Using RestHandlers for custom Authentication Plugin

Elastic Stack Elasticsearch
1

Hi,

I am trying to write simple custom authentication plugin for elasticsearch v5.4.1. In previous versions before 5.4.2, it could be done with Restfilters. But now they are not present. Somewhere i read that use RestHandlers for the same. However , I am not able to get code executed inside my custom handler.

What i am trying to achieve is that i will get a header having authentication information in my rest request. Will validate that information using external services inside my custom handler and if authenticated, execute the call else throw excecption.

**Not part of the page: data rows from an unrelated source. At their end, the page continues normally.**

File: config.mk
export PLATFORM = sky130hd
export DESIGN_NAME = nvm_loader
export DESIGN_NICKNAME = d
export VERILOG_FILES = /design/src/rtl/nvm_loader_pkg.sv /design/src/rtl/nvm_regs.sv /design/src/rtl/nvm_addr_track.sv /design/src/rtl/nvm_seq.sv /design/src/rtl/nvm_loader.sv
export SDC_FILE = /design/constraint.sdc
export NUM_CORES = 1
export LEC_CHECK = 0
export BUFFER_PORTS_ARGS = -buffer_cell sky130_fd_sc_hd__clkbuf_2
export CAP_MARGIN = 10
export CORE_MARGIN = 3
export CORE_UTILIZATION = 50
export CTS_BUF_LIST = sky130_fd_sc_hd__clkbuf_2
export DETAILED_ROUTE_END_ITERATION = 8
export PLACE_DENSITY = 0.71
export SYNTH_ARGS = -nofsm -noshare
export SYNTH_HDL_FRONTEND = slang
export SYNTH_HIERARCHICAL = 1
export SYNTH_SLANG_ARGS = --single-unit
File: constraint.sdc
create_clock -name clk -period 3.46 [get_ports clk]
set_clock_uncertainty 0.1 [all_clocks]
set_input_delay 0.692 -clock clk [delete_from_list [all_inputs] [get_ports clk]]
set_output_delay 0.692 -clock clk [all_outputs]
set_load 0.03 [all_outputs]
File: src/rtl/nvm_loader_pkg.sv
package nvm_loader_pkg;

  typedef enum logic [2:0] {
    SQ_IDLE,
    SQ_SINGLE,
    SQ_HDR_HI,
    SQ_HDR_LO,
    SQ_COUNT,
    SQ_DATA
  } seq_state_e;

  localparam logic [2:0] SEL_CTRL  = 3'd0;
  localparam logic [2:0] SEL_ADDR  = 3'd1;
  localparam logic [2:0] SEL_DATA  = 3'd2;
  localparam logic [2:0] SEL_BURST = 3'd3;
  localparam logic [2:0] SEL_BASE  = 3'd4;

  localparam int CTL_WR_BIT  = 0;
  localparam int CTL_RD_BIT  = 1;
  localparam int CTL_ERR_BIT = 2;

endpackage

File: src/rtl/nvm_regs.sv
module nvm_regs
  import nvm_loader_pkg::*;
#(
  parameter int EE_AW  = 16,
  parameter int BASE_W = 9,
  parameter int REG_DW = 16
) (
  input  logic              clk,
  input  logic              rst,
  input  logic              reg_wr,
  input  logic [2:0]        reg_sel,
  input  logic [REG_DW-1:0] reg_wdata,
  output logic [REG_DW-1:0] reg_rdata,
  input  logic              sgl_done,
  input  logic [7:0]        sgl_rbyte,
  input  logic              burst_done,
  output logic              go_rd,
  output logic              go_wr,
  output logic              go_burst,
  output logic [EE_AW-1:0]  addr_q,
  output logic [7:0]        data_q,
  output logic [BASE_W-1:0] base_q,
  output logic              rd_q,
  output logic              wr_q,
  output logic              burst_q,
  output logic              err_q,
  output logic              busy
);

  logic ctl_hit, req_rd, req_wr, req_b, any_req;

  assign busy    = rd_q | wr_q | burst_q;
  assign ctl_hit = reg_wr && (reg_sel == SEL_CTRL);
  assign req_rd  = ctl_hit && reg_wdata[CTL_RD_BIT];
  assign req_wr  = ctl_hit && reg_wdata[CTL_WR_BIT];
  assign req_b   = reg_wr && (reg_sel == SEL_BURST) && reg_wdata[0];
  assign any_req = req_rd | req_wr | req_b;

  assign go_rd    = !busy && req_rd;
  assign go_wr    = !busy && req_wr && !req_rd;
  assign go_burst = !busy && req_b;

  always_ff @(posedge clk) begin
    if (rst) begin
      rd_q    <= 1'b0;
      wr_q    <= 1'b0;
      burst_q <= 1'b0;
      err_q   <= 1'b0;
      addr_q  <= '0;
      data_q  <= '0;
      base_q  <= '0;
    end else begin
      if (busy && any_req) err_q <= 1'b1;

      if (go_rd)         rd_q <= 1'b1;
      else if (sgl_done) rd_q <= 1'b0;

      if (go_wr)         wr_q <= 1'b1;
      else if (sgl_done) wr_q <= 1'b0;

      if (go_burst)        burst_q <= 1'b1;
      else if (burst_done) burst_q <= 1'b0;

      if (!busy && reg_wr) begin
        case (reg_sel)
          SEL_ADDR: addr_q <= reg_wdata[EE_AW-1:0];
          SEL_DATA: data_q <= reg_wdata[7:0];
          SEL_BASE: base_q <= reg_wdata[BASE_W-1:0];
          default: ;
        endcase
      end

      if (sgl_done && rd_q) data_q <= sgl_rbyte;
    end
  end

  always_ff @(posedge clk) begin
    if (rst) begin
      reg_rdata <= '0;
    end else begin
      case (reg_sel)
        SEL_CTRL:  reg_rdata <= REG_DW'({err_q, rd_q, wr_q});
        SEL_ADDR:  reg_rdata <= REG_DW'(addr_q);
        SEL_DATA:  reg_rdata <= REG_DW'(data_q);
        SEL_BURST: reg_rdata <= REG_DW'(burst_q);
        SEL_BASE:  reg_rdata <= REG_DW'(base_q);
        default:   reg_rdata <= '0;
      endcase
    end
  end

endmodule

File: src/rtl/nvm_addr_track.sv
module nvm_addr_track #(
  parameter int EE_AW = 16
) (
  input  logic             clk,
  input  logic             rst,
  input  logic             fire,
  input  logic [EE_AW-1:0] fire_addr,
  output logic [EE_AW-1:0] resume_addr
);

  logic             fresh_q;
  logic [EE_AW-1:0] last_q;

  always_ff @(posedge clk) begin
    if (rst) begin
      fresh_q <= 1'b1;
      last_q  <= '0;
    end else if (fire) begin
      fresh_q <= 1'b0;
      last_q  <= fire_addr;
    end
  end

  assign resume_addr = fresh_q ? '0 : last_q + EE_AW'(1);

endmodule

File: src/rtl/nvm_seq.sv
module nvm_seq
  import nvm_loader_pkg::*;
#(
  parameter int EE_AW  = 16,
  parameter int MEM_AW = 24,
  parameter int LOW_W  = 15,
  localparam int BASE_W = MEM_AW - LOW_W
) (
  input  logic              clk,
  input  logic              rst,
  input  logic              go_rd,
  input  logic              go_wr,
  input  logic              go_burst,
  input  logic [EE_AW-1:0]  addr_q,
  input  logic [7:0]        data_q,
  input  logic [BASE_W-1:0] base_q,
  input  logic [EE_AW-1:0]  resume_addr,
  output logic              ee_req,
  output logic              ee_we,
  output logic [EE_AW-1:0]  ee_addr,
  output logic [7:0]        ee_wdata,
  input  logic              ee_ack,
  input  logic [7:0]        ee_rdata,
  output logic              mem_we,
  output logic [MEM_AW-1:0] mem_addr,
  output logic [7:0]        mem_wdata,
  output logic              fire,
  output logic              sgl_done,
  output logic              burst_done,
  output logic              seq_idle
);

  seq_state_e       state_q;
  logic [7:0]       hdr_hi_q;
  logic [LOW_W-1:0] dest_q;
  logic [7:0]       cnt_q;

  assign fire       = ee_req && ee_ack;
  assign sgl_done   = fire && (state_q == SQ_SINGLE);
  assign burst_done = fire && (state_q == SQ_COUNT) && (ee_rdata == 8'd0);
  assign seq_idle   = (state_q == SQ_IDLE);

  always_ff @(posedge clk) begin
    if (rst) begin
      state_q   <= SQ_IDLE;
      ee_req    <= 1'b0;
      ee_we     <= 1'b0;
      ee_addr   <= '0;
      ee_wdata  <= '0;
      mem_we    <= 1'b0;
      mem_addr  <= '0;
      mem_wdata <= '0;
      hdr_hi_q  <= '0;
      dest_q    <= '0;
      cnt_q     <= '0;
    end else begin
      mem_we <= 1'b0;
      case (state_q)
        SQ_IDLE: begin
          if (go_rd || go_wr) begin
            ee_req   <= 1'b1;
            ee_we    <= go_wr;
            ee_addr  <= addr_q;
            ee_wdata <= data_q;
            state_q  <= SQ_SINGLE;
          end else if (go_burst) begin
            ee_req  <= 1'b1;
            ee_we   <= 1'b0;
            ee_addr <= resume_addr;
            state_q <= SQ_HDR_HI;
          end
        end
        SQ_SINGLE: begin
          if (fire) begin
            ee_req  <= 1'b0;
            ee_we   <= 1'b0;
            state_q <= SQ_IDLE;
          end
        end
        SQ_HDR_HI: begin
          if (fire) begin
            hdr_hi_q <= ee_rdata;
            ee_addr  <= ee_addr + EE_AW'(1);
            state_q  <= SQ_HDR_LO;
          end
        end
        SQ_HDR_LO: begin
          if (fire) begin
            dest_q  <= LOW_W'({hdr_hi_q, ee_rdata});
            ee_addr <= ee_addr + EE_AW'(1);
            state_q <= SQ_COUNT;
          end
        end
        SQ_COUNT: begin
          if (fire) begin
            if (ee_rdata == 8'd0) begin
              ee_req  <= 1'b0;
              state_q <= SQ_IDLE;
            end else begin
              cnt_q   <= ee_rdata;
              ee_addr <= ee_addr + EE_AW'(1);
              state_q <= SQ_DATA;
            end
          end
        end
        SQ_DATA: begin
          if (fire) begin
            mem_we    <= 1'b1;
            mem_addr  <= {base_q, dest_q};
            mem_wdata <= ee_rdata;
            dest_q    <= dest_q + LOW_W'(1);
            cnt_q     <= cnt_q - 8'd1;
            ee_addr   <= ee_addr + EE_AW'(1);
            if (cnt_q == 8'd1) state_q <= SQ_HDR_HI;
          end
        end
        default: state_q <= SQ_IDLE;
      endcase
    end
  end

endmodule

File: src/rtl/nvm_loader.sv
module nvm_loader #(
  parameter int EE_AW  = 16,
  parameter int MEM_AW = 24,
  parameter int LOW_W  = 15,
  parameter int REG_DW = 16,
  localparam int BASE_W = MEM_AW - LOW_W
) (
  input  logic              clk,
  input  logic              rst,
  input  logic              reg_wr,
  input  logic [2:0]        reg_sel,
  input  logic [REG_DW-1:0] reg_wdata,
  output logic [REG_DW-1:0] reg_rdata,
  output logic              ee_req,
  output logic              ee_we,
  output logic [EE_AW-1:0]  ee_addr,
  output logic [7:0]        ee_wdata,
  input  logic              ee_ack,
  input  logic [7:0]        ee_rdata,
  output logic              mem_we,
  output logic [MEM_AW-1:0] mem_addr,
  output logic [7:0]        mem_wdata
);

  logic              go_rd_w, go_wr_w, go_burst_w;
  logic [EE_AW-1:0]  host_addr_w, resume_w;
  logic [7:0]        host_data_w;
  logic [BASE_W-1:0] base_w;
  logic              rd_pend_w, wr_pend_w, burst_pend_w, err_w, busy_w;
  logic              fire_w, sgl_done_w, burst_done_w, seq_idle_w;

  nvm_regs #(
    .EE_AW (EE_AW),
    .BASE_W(BASE_W),
    .REG_DW(REG_DW)
  ) u_regs (
    .clk       (clk),
    .rst       (rst),
    .reg_wr    (reg_wr),
    .reg_sel   (reg_sel),
    .reg_wdata (reg_wdata),
    .reg_rdata (reg_rdata),
    .sgl_done  (sgl_done_w),
    .sgl_rbyte (ee_rdata),
    .burst_done(burst_done_w),
    .go_rd     (go_rd_w),
    .go_wr     (go_wr_w),
    .go_burst  (go_burst_w),
    .addr_q    (host_addr_w),
    .data_q    (host_data_w),
    .base_q    (base_w),
    .rd_q      (rd_pend_w),
    .wr_q      (wr_pend_w),
    .burst_q   (burst_pend_w),
    .err_q     (err_w),
    .busy      (busy_w)
  );

  nvm_addr_track #(
    .EE_AW(EE_AW)
  ) u_track (
    .clk        (clk),
    .rst        (rst),
    .fire       (fire_w),
    .fire_addr  (ee_addr),
    .resume_addr(resume_w)
  );

  nvm_seq #(
    .EE_AW (EE_AW),
    .MEM_AW(MEM_AW),
    .LOW_W (LOW_W)
  ) u_seq (
    .clk        (clk),
    .rst        (rst),
    .go_rd      (go_rd_w),
    .go_wr      (go_wr_w),
    .go_burst   (go_burst_w),
    .addr_q     (host_addr_w),
    .data_q     (host_data_w),
    .base_q     (base_w),
    .resume_addr(resume_w),
    .ee_req     (ee_req),
    .ee_we      (ee_we),
    .ee_addr    (ee_addr),
    .ee_wdata   (ee_wdata),
    .ee_ack     (ee_ack),
    .ee_rdata   (ee_rdata),
    .mem_we     (mem_we),
    .mem_addr   (mem_addr),
    .mem_wdata  (mem_wdata),
    .fire       (fire_w),
    .sgl_done   (sgl_done_w),
    .burst_done (burst_done_w),
    .seq_idle   (seq_idle_w)
  );

endmodule

==> reports/qor.yml, run 1 <==
layout:
  fill_cells: 1535
  layout_commonest_cell: "dfxtp_1"
  final_cell_count_no_fill: 1298
  layout.nets: 1103
  final_cell_mix: "dfxtp_1 (162), nand2_1 (147), clkbuf_2 (124)"
  drive_above_1_share_pct: 18.7
  area_growth_pct: 11.0
logic_synthesis:
  synthCells: 989
  synthFlopType: "dfxtp_1"
  syn-num-nets: 1025
  yosys_warnings: 6
  synth_cell_types: 79
  syn_area_sq_um: 8160
  async_reset_ff_share_pct: 0
  ys_seq_elements: 162
  synth.avg_cell_area_sq_um: 8.25
  ys_seq_area_share_pct: 39.7
  synth_edf_count: 0
timing:
  fin_crit_ns: 2.68
  rsz0062_at_grt: "no"
  max_slew_margin_pct: 47.5
  maxSlewViolCount: 0
  worst_slew_pin_slew_ns: 0.782
  setup_viol: 0
  min_period_over_period_pct: 77.6
  finalSetupTns_ns: 0
  fmax_mhz: 372
  hold_viol: 0
critical_path:
  slowest_stage: "or4_1"
  crit_fanout: 20
  path_buf_inv: 2
  start_kind: "flip-flop"
  crit_required_ns: 4.06
  crit_chain: "nor3_2 > nand4_1 > inv_1 > or2_2 > o311ai_2 > buf_4 > or4_1 > a31oi_2"
  worst_ep_arrival_time_ns: 3.28
  slowest_delay_ns: 0.55
  path_class: "reg2reg"
  crit_path_end_kind: "flip-flop"
  path_delay_family: "simple AND/OR/NAND/NOR gates"
power:
  p_seq_share_pct: 51.3
  power_switching_mw: 1.39
  vdd_drop_max_mv: 0.224
  p_comb_share_pct: 23.3
  powerDensity_nw_per_um2: 442
  p_leak_nw: 3.38
  clockPowerShare_pct: 25.4
  cellInternalPower_mw: 2.62
  netSwitchingFraction_pct: 34.7
cts:
  clk_latency_ns: 0.76
  cts_resized: 0
  cts_buffers: 17
  cts_tree: "built"
  cts_root_buffer: "clkbuf_2"
  clk_pin_slew_ns: 0.21
  cts_max_level: 4
  clkSinkCount: 162
  clockBufferDepth: 2
floorplan:
  rows: 46
  die_w_um: 134
  initial_utilization_pct: 51.2
  io-pin-count: 106
  core_area_sq_um: 15900
  dieArea_sq_um: 17900
  fp.dieH_um: 134
placed_design:
  gp_congestion: 0.907
  place_inst: 1262
  port_buffers: 105
  place_hpwl_um: 15300
routing:
  num_vias: 7443
  drtAntennaViolNets: 0
  via_per_inst: 5.73
  wl_per_cell_um: 16.6
  drc: 0
  finalWirelength_um: 21600
  drtIter0Drc: 713
  dr.pass1.iters: 8
grt:
  antenna_found_initial: 1
  grt_pass1_vias: 6638
  track_usage_pct: 23.5
  grt_pass1_wl_um: 34200
  grt_overflow: 0
  grt_max_degree: 68
status:
  status: "finished clean"
job:
  max-cap-violations: 0
min_path:
  worst_hold_path_type: "in2reg"
[per-layer routing]
metal	track usage [%]	wire [um]
met1	33.9	10100
met2	35.9	9800
met3	4.57	1400
met4	6.23	260
met5	0	0
[logic make-up after synthesis]
logic type	Yosys count	share of synthesized area, %
compound gates	247	19.2
xor+xnor	7	0.751
fa+ha+maj	5	0.767
buf+inv	86	5.04
flops	162	39.7
mux	69	8.57
simple gates	413	25.9
[what timing repair did]
action | 4_1_cts | 5_1_grt
hold endpoints to repair | 0 | 2
hold buffers | 0 | 2
buffers inserted | 0 | 0
[stage by stage]
step	setup WS, ns	instance area, sq um	util (%)	total power, mW	hold slack, ns
final	0.775	9060	56.8	4.01	0.0596
after global routing	0.628	9060	56.8	4.19	0.0100
after CTS	0.811	9030	56.7	4.02	0.0124
after detailed placement	0.429	8800	55.2	3.01	0.348
after global placement	0.453	8800	55.2	3.00	0.344
after floorplan	0.790	8160	-	2.82	0.339
[cell usage after synthesis, drive strengths merged (14+ instances only)]
cell	count	area share, %
mux2i	62	7.6
buf	26	2.2
o21ai	49	3.1
nand2	149	6.9
clkbuf	43	2.0
inv	16	0.74
nor2	73	3.4
nor3	17	1.2
a21oi	107	6.7
or3	14	1.1
dfxtp	162	40
nand2b	46	3.5
nand3b	14	1.3
nand3	24	1.5
[flip-flops by register name, indices dropped and copies added, names as in the netlist, 7 cells and up]
signal / flops
u_regs/addr_q: 16
u_regs/base_q: 9
u_regs/data_q: 8
u_regs/reg_rdata: 16
u_seq/cnt_q: 8
u_seq/dest_q: 15
u_seq/ee_addr: 16
u_seq/ee_wdata: 8
u_seq/hdr_hi_q: 7
u_seq/mem_addr: 24
u_seq/mem_wdata: 8
u_track/last_q: 16
[layout make-up]
cell class / count / area (sq um) / area share (%)
clock inverter: 12 / 133 / 1.46
clock buffer: 20 / 100 / 1.10
antenna: 2 / 5.00 / 0.0552
timing repair buffer: 129 / 726 / 8.01
tap: 216 / 270 / 2.98
inverter: 16 / 60.1 / 0.663
sequential: 162 / 3240 / 35.8
multi-input combinational: 741 / 4520 / 49.9
[worst reg2reg max path, cell delays in order (launching register included)]
cell	delay (ns)
dfxtp_1	0.38
nor3_2	0.43
nand4_1	0.22
inv_1	0.11
or2_2	0.32
o311ai_2	0.11
buf_4	0.23
or4_1	0.55
a31oi_2	0.18
[power by group through the flow]
stage | sequential [mW] | clock (mW) | combinational, mW
4_1_cts | 2.05 | 1.05 | 0.922
6_report | 2.05 | 1.02 | 0.933
3_3_place_gp | 2.09 | 0 | 0.908
5_1_grt | 2.07 | 1.12 | 1.01
2_1_floorplan | 2.06 | 0 | 0.754
3_5_place_dp | 2.09 | 0 | 0.918
[worst paths after layout]
kind	start	end	slack, ns	cells after the start
setup / recovery	u_regs/burst_q$_SDFFE_PP0P_	u_seq/ee_addr[0]$_SDFFE_PP0P_	0.78	8
hold / removal	reg_wdata[10]	u_regs/addr_q[10]$_SDFFE_PP0P_	0.06	3
setup reg to reg	u_regs/burst_q$_SDFFE_PP0P_	u_seq/ee_addr[0]$_SDFFE_PP0P_	0.78	8
hold reg to reg	u_seq/mem_addr[20]$_SDFFE_PP0P_	u_seq/mem_addr[20]$_SDFFE_PP0P_	0.37	2
No activity file was read; power rests on OpenSTA's default activity.
==> inputs of run 2 (changes only) <==
==> constraint.sdc (replaced) <==
create_clock -name clk -period 2.7 [get_ports clk]
set_clock_uncertainty 0.1 [all_clocks]
set_input_delay 0.54 -clock clk [delete_from_list [all_inputs] [get_ports clk]]
set_output_delay 0.54 -clock clk [all_outputs]
set_load 0.03 [all_outputs]
==> run 2 against run 1 <==
First-iteration DRC count is 2.0% higher. Clock-buffer cell count shrank 3. Combinational power is 41% higher. Hold slack gained 0.034 ns. Fmax up 11%. Power is 29% higher. Critical endpoint unchanged.
==> reports/qor.yml, run 2 (synthesis gave the netlist of run 1 again) <==
status:
  status: "finished clean"
power:
  clockPowerShare_pct: 24.0  # -1.4 points
  netSwitchingFraction_pct: 35.7  # +1.0 points
  power_switching_mw: 1.85  # +33%
  cellInternalPower_mw: 3.33  # +27%
  powerDensity_nw_per_um2: 551  # +25%
  vdd_drop_max_mv: 0.287  # +28%
  p_leak_nw: 3.53  # +4.6%
  p_comb_share_pct: 25.4  # +2.1 points
  p_seq_share_pct: 50.7  # -0.6 points
layout:
  seq_area_sq_um: 3240  # unchanged
  multiInputGateArea_sq_um: 4520  # unchanged
  largest_reg_flops: 24  # unchanged
  layout_commonest_cell: "dfxtp_1"
  final_cell_mix: "dfxtp_1 (162), nand2_1 (147), clkbuf_2 (121)"
  layout.nets: 1138  # +3.2%
  final_cell_count_no_fill: 1333  # +2.7%
  top_register: "u_seq/mem_addr"
  drive_above_1_share_pct: 19.4  # +0.67 points
  area_growth_pct: 15.3
  fill_cells: 1507  # -1.8%
routing:
  finalWirelength_um: 22400  # +3.7%
  drtAntennaViolNets: 0  # unchanged
  num_vias: 7557  # +1.5%
  via_per_inst: 5.67  # -1.1%
  dr.pass1.iters: 7  # -1
  wl_per_cell_um: 16.8  # +1.0%
  drc: 0  # unchanged
  drtIter0Drc: 727  # +2.0%
placed_design:
  port_buffers: 105  # unchanged
  gp_congestion: 0.903  # -0.43%
  place_hpwl_um: 15900  # +3.9%
  place_inst: 1277  # +1.2%
timing:
  fin_crit_ns: 2.42  # -0.269 ns
  worst_slew_pin_slew_ns: 0.735  # -0.0463 ns
  min_period_over_period_pct: 89.5  # +12 points
  hold_viol: 0  # unchanged
  setup_viol: 0  # unchanged
  maxSlewViolCount: 0  # unchanged
  max_slew_margin_pct: 50.6  # +3.1 points
  fmax_mhz: 414  # +11%
  rsz0062_at_grt: "no"
  finalSetupTns_ns: 0  # unchanged
critical_path:
  crit_required_ns: 3.25  # -0.81 ns
  rrSetupSlack_ns: 0.28  # -0.49 ns
  reg2reg_depth: 6  # -2
  path_class: "reg2reg"
  crit_path_end_kind: "flip-flop"
  start_kind: "flip-flop"
  worst_ep_arrival_time_ns: 2.97  # -0.31 ns
  crit_fanout: 8  # -60%
  rr_startpoint: "u_regs/burst_q$_SDFFE_PP0P_"
  timing.rr.end: "u_seq/ee_addr[0]$_SDFFE_PP0P_"
cts:
  clockBufferDepth: 2  # unchanged
  cts_root_buffer: "clkbuf_2"
  cts_tree: "built"
  cts_setup_buffers: 0  # unchanged
  clkSinkCount: 162  # unchanged
  clk_latency_ns: 0.72  # -0.04 ns
  clk_pin_slew_ns: 0.21  # about the same
  cts_buffers: 17  # unchanged
  cts_max_level: 4  # unchanged
floorplan:
  die_w_um: 134  # unchanged
  io-pin-count: 106  # unchanged
  dieArea_sq_um: 17900  # unchanged
  fp.dieH_um: 134  # unchanged
  rows: 46  # unchanged
  initial_utilization_pct: 51.2  # unchanged
  core_area_sq_um: 15900  # unchanged
grt:
  grt_max_degree: 70  # +2.9%
  antenna_found_initial: 1  # unchanged
  grt_pass1_wl_um: 36300  # +6.1%
  grt_overflow: 0  # unchanged
  track_usage_pct: 24.9  # +1.5 points
  grt_pass1_vias: 6936  # +4.5%
min_path:
  hold_path_end: "u_regs/err_q$_SDFFE_PP0P_"
  worst_hold_path_type: "in2reg"
  hold_path.startpoint: "reg_sel[2]"
  hold_depth: 4  # +1
job:
  max-cap-violations: 0  # unchanged
[run 2: what timing repair did]
action / CTS / global route
hold buffers: 22 / 0
setup endpoints to repair: 0 / 0
hold endpoints to repair: 35 / 0
resized for setup: 0 / 0
[run 2: how the worst max path moves through the flow]
stage / from / end / slack [ns] / cells past startpoint
finish: u_regs/burst_q$_SDFFE_PP0P_ / u_seq/ee_addr[0]$_SDFFE_PP0P_ / 0.28 / 6
global route: u_regs/burst_q$_SDFFE_PP0P_ / u_seq/ee_addr[4]$_SDFFE_PP0P_ / 0.13 / 8
CTS: u_regs/burst_q$_SDFFE_PP0P_ / u_seq/ee_addr[0]$_SDFFE_PP0P_ / 0.35 / 6
detailed placement: reg_wdata[1] / u_seq/ee_addr[0]$_SDFFE_PP0P_ / 0.13 / 7
global placement: reg_wdata[1] / u_seq/ee_addr[0]$_SDFFE_PP0P_ / 0.19 / 7
floorplan: reg_sel[0] / u_seq/ee_addr[0]$_SDFFE_PP0P_ / 0.18 / 10
[run 2: critical path, cell delays in order (launching register included)]
cell and delay, ns:
dfxtp_1 0.38, nor3_2 0.45, and3_1 0.34, or2_2 0.21, o311ai_2 0.13, or4_1 0.56, a31oi_2 0.18
[run 2: power groups by stage]
stage                     combinational (mW)  clock [mW]  sequential, mW
after CTS                               1.30        1.29            2.62
after global placement                  1.25           0            2.67
after global routing                    1.42        1.36            2.64
after detailed placement                1.27           0            2.67
after floorplan                        0.966           0            2.64
final                                   1.32        1.24            2.62
[run 2: cell type report]
type                    count  share of cell area (%)
multi-input cells         741                    48.1
well taps                 216                    2.87
flip-flops and latches    162                    34.5
inverters                  16                   0.638
repair buffers            164                    11.6
diodes                      2                  0.0532
clock inverters            15                    1.41
clock buffers              17                   0.904
[run 2: metrics by stage]
stage / total power, mW / hold WS, ns / cell area [sq um] / util (%) / setup WS [ns]
after floorplan: 3.61 / 0.339 / 8160 / - / 0.182
after global placement: 3.92 / 0.342 / 8960 / 56.2 / 0.185
after detailed placement: 3.94 / 0.344 / 8960 / 56.2 / 0.127
after CTS: 5.21 / 0.00633 / 9400 / 59.0 / 0.347
after global routing: 5.43 / 0.0293 / 9410 / 59.0 / 0.129
final: 5.18 / 0.0940 / 9410 / 59.0 / 0.284
[run 2: routing by layer]
layer	routed length (um)	GRT usage, %	up-vias
met5	0	0	-
met3	1470	4.68	30
met4	412	7.09	0
met2	10100	37.9	286
met1	10400	36.2	3512
li1	-	-	3729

My custom handler looks like below:-

public class AuthenticationHandler implements RestHandler {

public AuthenticationHandler(Settings settings, RestController controller) {
	super();
	controller.registerHandler(Method.GET, "/shakespeare", this);
}

@Override
public void handleRequest(RestRequest request, RestChannel channel, NodeClient client) throws IOException {
	System.out.println("AuthenticationHandler is running");
	List<String> header = request.getHeaders().get("auth");
	if (authenticate(header)) {
		// execute the actual request
	} else
		throw new RuntimeException("authentication failed");
}

private boolean authenticate(List<String> header) {
	// TODO Use external services to authenticate further
	return true;
}

}

My plugin class looks like below:-

public class ESPlugin extends Plugin implements ActionPlugin {

public List<RestHandler> getRestHandlers(Settings settings, RestController restController,
		ClusterSettings clusterSettings, IndexScopedSettings indexScopedSettings, SettingsFilter settingsFilter,
		IndexNameExpressionResolver indexNameExpressionResolver, Supplier<DiscoveryNodes> nodesInCluster) {
	return Arrays.asList(new AuthenticationHandler(settings, restController));
}

}

However, my custom code is not being executed.
Can someone help me out in this regards?

2

Hey,

the correct place would be to filter the actions and not the REST requests. Check out the ActionPlugin class for more info.

--Alex

3

Thanks for the reply. I was able to create a basic plugin for the same in the following way..
My plugin class:
public class ESPlugin extends Plugin implements ActionPlugin {

public List<RestHandler> getRestHandlers(Settings settings, RestController restController,
		ClusterSettings clusterSettings, IndexScopedSettings indexScopedSettings, SettingsFilter settingsFilter,
		IndexNameExpressionResolver indexNameExpressionResolver, Supplier<DiscoveryNodes> nodesInCluster) {
	return Arrays.asList(new AuthenticationHandler(settings, restController));
}

@Override
public List<Class<? extends RestHandler>> getRestHandlers() {
	return Arrays.asList(AuthenticationHandler.class);
}

}

My Handler:
public class AuthenticationHandler extends BaseRestHandler {

@Inject
public AuthenticationHandler(Settings settings, RestController controller) {
	super(settings);
	controller.registerFilter(new AuthenticationFilter());
}

@Override
protected RestChannelConsumer prepareRequest(RestRequest restRequest, NodeClient client) throws IOException {
	return channel -> {
		XContentBuilder builder = channel.newBuilder();
		builder.startObject();
		builder.endObject();
		channel.sendResponse(new BytesRestResponse(RestStatus.OK, builder));
	};
}

}

My authentication filter that does the actual work:
public class AuthenticationFilter extends RestFilter {

@Override
public void process(RestRequest request, RestChannel channel, NodeClient client, RestFilterChain filterChain)
		throws Exception {
	try {
		if (authenticate(request)) {
			filterChain.continueProcessing(request, channel, client);
		} else {
			final ElasticsearchException exception = new ElasticsearchException("Did not find authentication");
			XContentBuilder s = XContentFactory.jsonBuilder().startObject().field(request.uri())
					.field(request.rawPath()).endObject();
			channel.sendResponse(new BytesRestResponse(channel, RestStatus.FORBIDDEN, exception));
		}
	} catch (Exception e) {
		channel.sendResponse(new BytesRestResponse(channel, RestStatus.FORBIDDEN, e));
		return;
	}

}

}

4

This topic was automatically closed 28 days after the last reply. New replies are no longer allowed.